I Confess Review

A seal of confession prevents a priest from clearing his name from a ruthless crime. It is not enough that Father Michael William Logan (Montgomery Cliff) is a man of God. Anyone can be a suspect in an Alfred Hitchcock thriller. Acting on the sacraments and everything he holds truthful in his heart gets Logan into hot water and a chase that could end his life or lock him up behind bars. It is the excitement of I Confess that rings through as the leading draw. Not an actor here or the name behind the camera, but because the fundamental idea of a just and saintly man on the run for a crime he did not commit and cannot admit his innocence to is fascinating.

Hitchcock adapts the misery of holding the truth with great pride in his leading man and pain in its narrative. It toys with the innocence of a man in a truthful position. He holds an unspoken power over those that confess to him, and that role is flipped when a murderer confesses and soon passes the blame to the priest he confides in. I Confess plays with that effectively enough. Hitchcock drags out more than a few scenes of genuine shock and panic. The debilitations of a truthful man holding faith in his vow of silence. Protecting a criminal not out of intent but an honour to a higher deity is a strong topic to pick apart. Hitchcock is not quite up to the challenge.

That is not to knock the Master of Suspense. His strengths lie elsewhere. When he hopes to comment on religion and the persecution of a man committed to his faith, Hitchcock loses his way. That fall is not because of blasphemy or lack of understanding, but because of the characters that surround Logan and their intentions. Cliff’s performance is solid. The chirpy priest who never quite predicts anything is wrong until it is a tad too late, it is a role that Cliff plays out relatively confidently. Alongside the cold exterior of Karl Malden is a decent pairing that sees I Confess through the rough patches. The humdrum police enquiries, the slow build of supporting characters that give their brief and boring thoughts on the man at the heart of this story being involved with such a crime. On and on it churns, and for far too long.
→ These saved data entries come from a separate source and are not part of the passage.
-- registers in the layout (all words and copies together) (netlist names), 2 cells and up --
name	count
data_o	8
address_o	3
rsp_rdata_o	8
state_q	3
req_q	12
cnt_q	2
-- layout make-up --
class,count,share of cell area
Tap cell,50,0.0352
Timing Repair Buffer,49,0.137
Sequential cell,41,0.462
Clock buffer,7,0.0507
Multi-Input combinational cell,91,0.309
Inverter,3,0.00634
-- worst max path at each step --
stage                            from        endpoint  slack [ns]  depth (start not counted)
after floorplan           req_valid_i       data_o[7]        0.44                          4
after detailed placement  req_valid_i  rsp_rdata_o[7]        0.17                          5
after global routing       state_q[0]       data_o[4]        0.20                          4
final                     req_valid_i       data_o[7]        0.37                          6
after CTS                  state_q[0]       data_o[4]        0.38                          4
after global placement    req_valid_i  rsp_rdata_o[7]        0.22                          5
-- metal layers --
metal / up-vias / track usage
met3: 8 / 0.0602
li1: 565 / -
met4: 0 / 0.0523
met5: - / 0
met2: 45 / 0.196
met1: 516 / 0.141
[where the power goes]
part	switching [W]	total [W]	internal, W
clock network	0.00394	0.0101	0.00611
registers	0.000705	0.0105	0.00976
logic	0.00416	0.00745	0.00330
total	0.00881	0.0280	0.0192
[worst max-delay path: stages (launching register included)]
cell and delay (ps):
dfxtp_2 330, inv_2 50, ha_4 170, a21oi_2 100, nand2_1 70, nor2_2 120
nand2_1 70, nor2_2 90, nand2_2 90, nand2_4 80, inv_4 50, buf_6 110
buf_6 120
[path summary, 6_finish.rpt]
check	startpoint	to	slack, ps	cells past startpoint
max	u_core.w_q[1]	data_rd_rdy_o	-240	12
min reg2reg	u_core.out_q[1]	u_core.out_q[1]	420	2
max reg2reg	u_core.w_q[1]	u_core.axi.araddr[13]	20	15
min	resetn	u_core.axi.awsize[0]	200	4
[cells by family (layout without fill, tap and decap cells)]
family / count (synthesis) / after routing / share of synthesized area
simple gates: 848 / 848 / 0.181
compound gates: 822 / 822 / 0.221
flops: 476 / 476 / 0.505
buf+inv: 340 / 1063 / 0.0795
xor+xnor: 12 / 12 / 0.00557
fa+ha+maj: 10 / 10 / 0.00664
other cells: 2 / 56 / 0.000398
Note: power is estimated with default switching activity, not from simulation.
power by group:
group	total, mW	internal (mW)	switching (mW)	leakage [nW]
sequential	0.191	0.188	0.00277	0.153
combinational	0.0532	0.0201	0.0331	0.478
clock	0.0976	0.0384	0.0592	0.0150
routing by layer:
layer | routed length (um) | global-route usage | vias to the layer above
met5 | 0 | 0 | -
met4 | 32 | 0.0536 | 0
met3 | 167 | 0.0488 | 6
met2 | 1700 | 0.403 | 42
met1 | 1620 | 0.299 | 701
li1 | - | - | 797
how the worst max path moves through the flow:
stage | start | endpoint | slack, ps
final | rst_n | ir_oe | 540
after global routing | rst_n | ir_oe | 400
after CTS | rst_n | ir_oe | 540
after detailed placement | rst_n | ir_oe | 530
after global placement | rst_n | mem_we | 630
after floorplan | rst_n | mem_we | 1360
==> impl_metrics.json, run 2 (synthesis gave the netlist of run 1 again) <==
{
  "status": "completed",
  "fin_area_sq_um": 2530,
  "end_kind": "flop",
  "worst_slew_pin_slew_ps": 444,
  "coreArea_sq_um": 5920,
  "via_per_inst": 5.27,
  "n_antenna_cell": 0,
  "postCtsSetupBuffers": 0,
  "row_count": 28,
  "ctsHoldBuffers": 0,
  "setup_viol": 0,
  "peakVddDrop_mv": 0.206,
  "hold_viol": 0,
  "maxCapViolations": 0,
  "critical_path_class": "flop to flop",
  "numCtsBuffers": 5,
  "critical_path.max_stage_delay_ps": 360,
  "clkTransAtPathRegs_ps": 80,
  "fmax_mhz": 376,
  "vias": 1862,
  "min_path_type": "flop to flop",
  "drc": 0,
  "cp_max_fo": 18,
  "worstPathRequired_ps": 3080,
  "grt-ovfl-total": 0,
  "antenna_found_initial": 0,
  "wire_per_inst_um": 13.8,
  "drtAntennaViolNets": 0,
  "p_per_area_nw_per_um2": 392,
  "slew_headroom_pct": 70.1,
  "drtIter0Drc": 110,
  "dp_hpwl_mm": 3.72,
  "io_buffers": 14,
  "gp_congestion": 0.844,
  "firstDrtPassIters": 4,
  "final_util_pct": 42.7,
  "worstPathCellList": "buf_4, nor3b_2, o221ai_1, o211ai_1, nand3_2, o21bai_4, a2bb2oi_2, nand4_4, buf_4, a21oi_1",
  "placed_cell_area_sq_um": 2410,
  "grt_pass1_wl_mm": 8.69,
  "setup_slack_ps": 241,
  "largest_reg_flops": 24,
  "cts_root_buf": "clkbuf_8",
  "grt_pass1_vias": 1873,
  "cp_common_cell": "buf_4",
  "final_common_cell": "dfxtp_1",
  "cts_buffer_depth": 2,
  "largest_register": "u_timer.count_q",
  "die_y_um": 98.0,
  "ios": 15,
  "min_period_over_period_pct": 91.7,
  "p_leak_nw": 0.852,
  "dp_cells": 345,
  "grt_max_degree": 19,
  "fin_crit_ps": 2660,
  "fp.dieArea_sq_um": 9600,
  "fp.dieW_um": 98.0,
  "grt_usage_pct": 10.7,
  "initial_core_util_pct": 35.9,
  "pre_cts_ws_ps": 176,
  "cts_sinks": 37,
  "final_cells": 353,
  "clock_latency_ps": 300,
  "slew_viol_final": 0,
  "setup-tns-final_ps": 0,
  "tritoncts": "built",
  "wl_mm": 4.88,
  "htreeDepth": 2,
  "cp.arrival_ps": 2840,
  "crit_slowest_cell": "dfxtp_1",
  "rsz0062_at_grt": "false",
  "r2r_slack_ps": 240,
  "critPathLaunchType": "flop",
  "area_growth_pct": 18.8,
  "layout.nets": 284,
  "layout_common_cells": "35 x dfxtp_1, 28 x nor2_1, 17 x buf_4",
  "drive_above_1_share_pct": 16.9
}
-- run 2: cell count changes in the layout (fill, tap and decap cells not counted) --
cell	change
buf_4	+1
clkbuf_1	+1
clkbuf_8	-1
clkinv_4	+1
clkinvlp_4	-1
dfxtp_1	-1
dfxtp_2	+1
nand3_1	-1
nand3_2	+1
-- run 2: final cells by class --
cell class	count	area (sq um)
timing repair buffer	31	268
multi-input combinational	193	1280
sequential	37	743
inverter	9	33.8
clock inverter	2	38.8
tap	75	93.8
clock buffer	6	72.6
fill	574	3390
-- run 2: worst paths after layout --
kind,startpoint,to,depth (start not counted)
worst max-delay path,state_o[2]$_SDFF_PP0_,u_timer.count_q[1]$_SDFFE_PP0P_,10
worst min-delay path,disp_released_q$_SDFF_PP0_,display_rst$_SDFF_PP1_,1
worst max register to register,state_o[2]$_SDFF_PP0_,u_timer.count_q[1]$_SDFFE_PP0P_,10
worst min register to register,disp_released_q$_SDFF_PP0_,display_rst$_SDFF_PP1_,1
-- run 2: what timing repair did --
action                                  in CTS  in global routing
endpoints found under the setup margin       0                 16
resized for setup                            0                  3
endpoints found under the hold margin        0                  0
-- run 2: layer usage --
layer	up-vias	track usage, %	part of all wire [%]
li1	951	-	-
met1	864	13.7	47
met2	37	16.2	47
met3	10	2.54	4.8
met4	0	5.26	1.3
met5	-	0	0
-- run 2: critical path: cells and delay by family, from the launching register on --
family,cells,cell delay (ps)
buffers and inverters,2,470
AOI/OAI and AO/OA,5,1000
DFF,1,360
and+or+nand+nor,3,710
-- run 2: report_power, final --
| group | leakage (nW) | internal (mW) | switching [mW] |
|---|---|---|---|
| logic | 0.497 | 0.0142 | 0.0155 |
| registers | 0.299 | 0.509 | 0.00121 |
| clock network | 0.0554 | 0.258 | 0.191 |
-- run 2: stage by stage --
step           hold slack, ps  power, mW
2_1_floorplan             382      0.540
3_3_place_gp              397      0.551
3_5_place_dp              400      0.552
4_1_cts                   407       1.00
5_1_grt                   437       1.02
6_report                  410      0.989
===== src/rtl/stack_seq.sv =====
// -----------------------------------------------------------------------------
// stack_seq
// Stack access sequencer: drives the data-RAM port and the sp_op commands for
// PUSH, POP, CALL (16-bit return-address push) and RET/RETI (16-bit pop).
// A local copy of the stack pointer (sp_q) is used for all addressing so the
// sequence does not depend on register-file update latency.
//
// Ports:
//   clk, rst            clock, asynchronous active-high reset
//   start_call/ret/push/pop  operation starts (priority call>ret>push>pop)
//   pc_in[15:0]         return address for CALL (sampled on start)
//   push_data[7:0]      byte for PUSH (sampled on start)
//   spl, sph            current stack pointer (sampled on start from IDLE)
//   ram_rdata[7:0]      RAM read data, one cycle after ram_re
//   ram_adr[ADR_W-1:0]  RAM address
//   ram_we, ram_re      RAM write / read strobes
//   ram_wdata[7:0]      RAM write data (holds outside write states)
//   sp_op[1:0]          00 hold, 01 increment, 10 decrement
//   busy                sequence in progress
//   done                pulse in the final cycle of each operation
//   pc_out, pc_load     popped return address and its strobe
//   pop_data            popped byte, valid from POP done until next POP
// -----------------------------------------------------------------------------
module stack_seq
    import stack_seq_pkg::*;
#(
    parameter int ADR_W = 16
) (
    input  logic             clk,
    input  logic             rst,
    input  logic             start_call,
    input  logic             start_ret,
    input  logic             start_push,
    input  logic             start_pop,
    input  logic [15:0]      pc_in,
    input  logic [7:0]       push_data,
    input  logic [7:0]       spl,
    input  logic [7:0]       sph,
    input  logic [7:0]       ram_rdata,
    output logic [ADR_W-1:0] ram_adr,
    output logic             ram_we,
    output logic             ram_re,
    output logic [7:0]       ram_wdata,
    output logic [1:0]       sp_op,
    output logic             busy,
    output logic             done,
    output logic [15:0]      pc_out,
    output logic             pc_load,
    output logic [7:0]       pop_data
);

    state_t      state_q, state_d;
    logic [15:0] sp_q;        // stack pointer at operation start
    logic        call_q;      // PUSH_L continues to PUSH_H
    logic        ret_q;       // POP_A continues to POP_H
    logic [7:0]  wdata_q;
    logic [7:0]  pch_hold_q;  // CALL high byte waiting for PUSH_H
    logic [7:0]  pch_q;       // RET high byte popped in POP_H
    logic [15:0] pc_q;
    logic [7:0]  pop_q;

    logic [15:0] adr16;
    logic [15:0] sp_fin;      // SP the register file will hold after this edge
    logic [15:0] sp_base;
    logic        accept;
    op_t         op;

    always_comb begin
        state_d = state_q;
        ram_we  = 1'b0;
        ram_re  = 1'b0;
        sp_op   = SP_HOLD;
        busy    = (state_q != ST_IDLE);
        done    = 1'b0;
        pc_load = 1'b0;
        adr16   = 16'h0000;
        sp_fin  = sp_q;

        case (state_q)
            ST_IDLE: ;
            ST_PUSH_L: begin
                ram_we = 1'b1;
                adr16  = sp_q;
                sp_op  = SP_DEC;
                if (call_q) begin
                    state_d = ST_PUSH_H;
                end else begin
                    done    = 1'b1;
                    sp_fin  = sp_q - 16'd1;
                    state_d = ST_IDLE;
                end
            end
            ST_PUSH_H: begin
                ram_we  = 1'b1;
                adr16   = sp_q - 16'd1;
                sp_op   = SP_DEC;
                done    = 1'b1;
                sp_fin  = sp_q - 16'd2;
                state_d = ST_IDLE;
            end
            ST_POP_A: begin
                ram_re  = 1'b1;
                adr16   = sp_q + 16'd1;
                sp_op   = SP_INC;
                state_d = ret_q ? ST_POP_H : ST_POP_D;
            end
            ST_POP_H: begin
                ram_re  = 1'b1;
                adr16   = sp_q + 16'd2;
                sp_op   = SP_INC;
                state_d = ST_POP_L;
            end
            ST_POP_L: begin
                done    = 1'b1;
                pc_load = 1'b1;
                sp_fin  = sp_q + 16'd2;
                state_d = ST_IDLE;
            end
            ST_POP_D: begin
                done    = 1'b1;
                sp_fin  = sp_q + 16'd1;
                state_d = ST_IDLE;
            end
            default: state_d = ST_IDLE;
        endcase

        // A start in the done cycle chains directly; the register file has not
        // yet applied the last sp_op, so the base comes from the local copy.
        accept  = (state_q == ST_IDLE) || done;
        op      = accept ? pick_op(start_call, start_ret, start_push, start_pop)
                         : OP_NONE;
        sp_base = (state_q == ST_IDLE) ? {sph, spl} : sp_fin;

        case (op)
            OP_CALL, OP_PUSH: state_d = ST_PUSH_L;
            OP_RET,  OP_POP:  state_d = ST_POP_A;
            default: ;
        endcase
    end

    always_comb begin
        ram_adr        = '0;
        ram_adr[15:0]  = adr16;
    end

    assign ram_wdata = wdata_q;
    // Popped bytes are forwarded straight from RAM in the capture cycle.
    assign pc_out    = (state_q == ST_POP_L) ? {pch_q, ram_rdata} : pc_q;
    assign pop_data  = (state_q == ST_POP_D) ? ram_rdata : pop_q;

    always_ff @(posedge clk or posedge rst) begin
        if (rst) begin
            state_q    <= ST_IDLE;
            sp_q       <= 16'h0000;
            call_q     <= 1'b0;
            ret_q      <= 1'b0;
            wdata_q    <= 8'h00;
            pch_hold_q <= 8'h00;
            pch_q      <= 8'h00;
            pc_q       <= 16'h0000;
            pop_q      <= 8'h00;
        end else begin
            state_q <= state_d;

            if (state_q == ST_PUSH_L && call_q) wdata_q <= pch_hold_q;
            if (state_q == ST_POP_H) pch_q <= ram_rdata;
            if (state_q == ST_POP_L) pc_q  <= {pch_q, ram_rdata};
            if (state_q == ST_POP_D) pop_q <= ram_rdata;

            if (op != OP_NONE) begin
                sp_q   <= sp_base;
                call_q <= (op == OP_CALL);
                ret_q  <= (op == OP_RET);
                if (op == OP_CALL) begin
                    wdata_q    <= pc_in[7:0];
                    pch_hold_q <= pc_in[15:8];
                end
                if (op == OP_PUSH) wdata_q <= push_data;
            end
        end
    end

endmodule


===== config.mk =====
export PLATFORM = sky130hd
export DESIGN_NAME = stack_seq
export DESIGN_NICKNAME = d
export VERILOG_FILES = /design/src/rtl/stack_seq_pkg.sv /design/src/rtl/stack_seq.sv
export SDC_FILE = /design/constraint.sdc
export NUM_CORES = 1
export LEC_CHECK = 0
export CAP_MARGIN = 15
export CORE_AREA = 5 5 93 130
export DETAILED_ROUTE_END_ITERATION = 10
export DIE_AREA = 0 0 98 135
export GPL_TIMING_DRIVEN = 0
export MAX_ROUTING_LAYER = met4
export PLACE_DENSITY = 0.77
export SLEW_MARGIN = 20
export SYNTH_ARGS = -nofsm -noshare
export SYNTH_HDL_FRONTEND = slang
export SYNTH_SLANG_ARGS = --single-unit
export TNS_END_PERCENT = 20

===== constraint.sdc =====
create_clock -name clk -period 4.1 [get_ports clk]
set_input_delay 1.23 -clock clk [delete_from_list [all_inputs] [get_ports clk]]
set_output_delay 1.23 -clock clk [all_outputs]
set_load 0.02 [all_outputs]
`config.mk`:
```
export PLATFORM = sky130hd
export DESIGN_NAME = ber_accum
export DESIGN_NICKNAME = d
export VERILOG_FILES = /design/src/rtl/ber_accum.sv
export SDC_FILE = /design/constraint.sdc
export NUM_CORES = 1
export LEC_CHECK = 0
export BUFFER_PORTS_ARGS = -buffer_cell sky130_fd_sc_hd__buf_4
export CORE_UTILIZATION = 40
export DETAILED_ROUTE_END_ITERATION = 10
export PLACE_DENSITY = 0.61
export SLEW_MARGIN = 20
export SYNTH_ARGS = -nofsm -noshare
export SYNTH_HDL_FRONTEND = slang
export SYNTH_SLANG_ARGS = --single-unit
```
`constraint.sdc`:
```
create_clock -name clk -period 5.5 [get_ports clk]
set_input_delay 0.275 -clock clk [delete_from_list [all_inputs] [get_ports clk]]
set_output_delay 0.275 -clock clk [all_outputs]
set_load 0.05 [all_outputs]
```
### config.mk
export PLATFORM = sky130hd
export DESIGN_NAME = fetch_pc_gen
export DESIGN_NICKNAME = d
export VERILOG_FILES = /design/src/rtl/fetch_pc_gen_pkg.sv /design/src/rtl/btb_table.sv /design/src/rtl/fetch_pc_gen.sv
export SDC_FILE = /design/constraint.sdc
export NUM_CORES = 2
export LEC_CHECK = 0
export BUFFER_PORTS_ARGS = -buffer_cell sky130_fd_sc_hd__buf_2
export CELL_PAD_IN_SITES_DETAIL_PLACEMENT = 0
export CELL_PAD_IN_SITES_GLOBAL_PLACEMENT = 2
export CORE_UTILIZATION = 51
export CTS_CLUSTER_DIAMETER = 120
export DETAILED_ROUTE_END_ITERATION = 8
export HOLD_SLACK_MARGIN = 0.12
export PLACE_DENSITY = 0.88
export SETUP_SLACK_MARGIN = 0.15
export SYNTH_ARGS = -nofsm -noshare
export SYNTH_HDL_FRONTEND = slang
export SYNTH_SLANG_ARGS = --single-unit
### constraint.sdc
create_clock -name clock -period 5.5 [get_ports clock]
set_input_delay 1.1 -clock clock [delete_from_list [all_inputs] [get_ports clock]]
set_output_delay 1.1 -clock clock [all_outputs]
set_load 0.05 [all_outputs]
Despite all the party game antics that provide light moments to this Hitchcock thriller, I Confess struggles at times to maintain its pace and keep its frankness and topical discussion afloat. Characters talk of Logan and the ridiculousness of it often, and it tires out I Confess when Logan is present on-screen and shown to be on the exact opposite side of these supporting characters’ statements. It is the back-and-forth Hitchcock relies on there and it never takes flight as it should. Relaying the frights and delights of the thriller genre but embedding it well within a character-led drama should be a knockout for Hitchcock. Instead, it is a dithering piece that never utilises the talented cast at hand as well as it should, despite some formidable scenes from Cliff as the woe-stricken priest.